*WORK ITEM:*
From the listing below, copy each line that holds "registered".

*AVAILABLE DATA:*
--- src/rtl/mc_frame_arb.sv ---
`default_nettype none
// ============================================================================
// Module   : mc_frame_arb
// Purpose  : Burst-locked round-robin arbiter merging write and read frames
//            into a single registered stream towards the memory controller.
// Revision : 1.0
// ============================================================================
module mc_frame_arb #(
    parameter int FRAME_WIDTH = 97
) (
    input  logic                   clk,
    input  logic                   rst,
    input  logic                   axi2arb_wframe_valid,
    output logic                   axi2arb_wframe_ready,
    input  logic [FRAME_WIDTH-1:0] axi2arb_wframe_data,
    input  logic                   axi2arb_rframe_valid,
    output logic                   axi2arb_rframe_ready,
    input  logic [FRAME_WIDTH-1:0] axi2arb_rframe_data,
    output logic                   arb2mc_frame_valid,
    input  logic                   arb2mc_frame_ready,
    output logic [FRAME_WIDTH-1:0] arb2mc_frame_data,
    output logic                   arb2mc_frame_type
);

    localparam logic [1:0] ST_IDLE = 2'd0;
    localparam logic [1:0] ST_WR   = 2'd1;
    localparam logic [1:0] ST_RD   = 2'd2;
    localparam logic       TYPE_WR = 1'b0;
    localparam logic       TYPE_RD = 1'b1;

    logic [1:0]             state_q, state_d;
    logic                   rr_last_q, rr_last_d;
    logic                   out_valid_q, out_valid_d;
    logic [FRAME_WIDTH-1:0] out_data_q, out_data_d;
    logic                   out_type_q, out_type_d;

    logic                   out_free;
    logic                   wr_accept;
    logic                   rd_accept;
    logic                   accept;
    logic                   acc_last;
    logic [FRAME_WIDTH-1:0] acc_data;

    // State and output register
    always_ff @(posedge clk) begin
        if (rst) begin
            state_q     <= ST_IDLE;
            rr_last_q   <= TYPE_RD;
            out_valid_q <= 1'b0;
            out_data_q  <= '0;
            out_type_q  <= TYPE_WR;
        end else begin
            state_q     <= state_d;
            rr_last_q   <= rr_last_d;
            out_valid_q <= out_valid_d;
            out_data_q  <= out_data_d;
            out_type_q  <= out_type_d;
        end
    end

    // Readies come only from registered state and the downstream ready
    always_comb begin
        out_free             = !out_valid_q || arb2mc_frame_ready;
        axi2arb_wframe_ready = !rst && (state_q == ST_WR) && out_free;
        axi2arb_rframe_ready = !rst && (state_q == ST_RD) && out_free;
        arb2mc_frame_valid   = out_valid_q;
        arb2mc_frame_data    = out_data_q;
        arb2mc_frame_type    = out_type_q;
    end

    always_comb begin
        wr_accept = axi2arb_wframe_valid && axi2arb_wframe_ready;
        rd_accept = axi2arb_rframe_valid && axi2arb_rframe_ready;
        accept    = wr_accept || rd_accept;
        acc_data  = rd_accept ? axi2arb_rframe_data : axi2arb_wframe_data;
        acc_last  = accept && acc_data[FRAME_WIDTH-1];
    end

    // Next-state: arbitrate from IDLE or on the last frame of a burst
    always_comb begin
        state_d   = state_q;
        rr_last_d = rr_last_q;
        if (acc_last) begin
            rr_last_d = rd_accept ? TYPE_RD : TYPE_WR;
        end
        case (state_q)
            ST_IDLE, ST_WR, ST_RD: begin
                if ((state_q == ST_IDLE) || acc_last) begin
                    if (axi2arb_wframe_valid && axi2arb_rframe_valid) begin
                        state_d = (rr_last_d == TYPE_RD) ? ST_WR : ST_RD;
                    end else if (axi2arb_wframe_valid) begin
                        state_d = ST_WR;
                    end else if (axi2arb_rframe_valid) begin
                        state_d = ST_RD;
                    end else begin
                        state_d = ST_IDLE;
                    end
                end
            end
            default: state_d = ST_IDLE;
        endcase
    end

    always_comb begin
        out_valid_d = out_valid_q;
        out_data_d  = out_data_q;
        out_type_d  = out_type_q;
        if (accept) begin
            out_valid_d = 1'b1;
            out_data_d  = acc_data;
            out_type_d  = rd_accept ? TYPE_RD : TYPE_WR;
        end else if (arb2mc_frame_ready) begin
            out_valid_d = 1'b0;
        end
    end

endmodule
`default_nettype wire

*SOLUTION TO THIS EXERCISE:*
//            into a single registered stream towards the memory controller.
    // Readies come only from registered state and the downstream ready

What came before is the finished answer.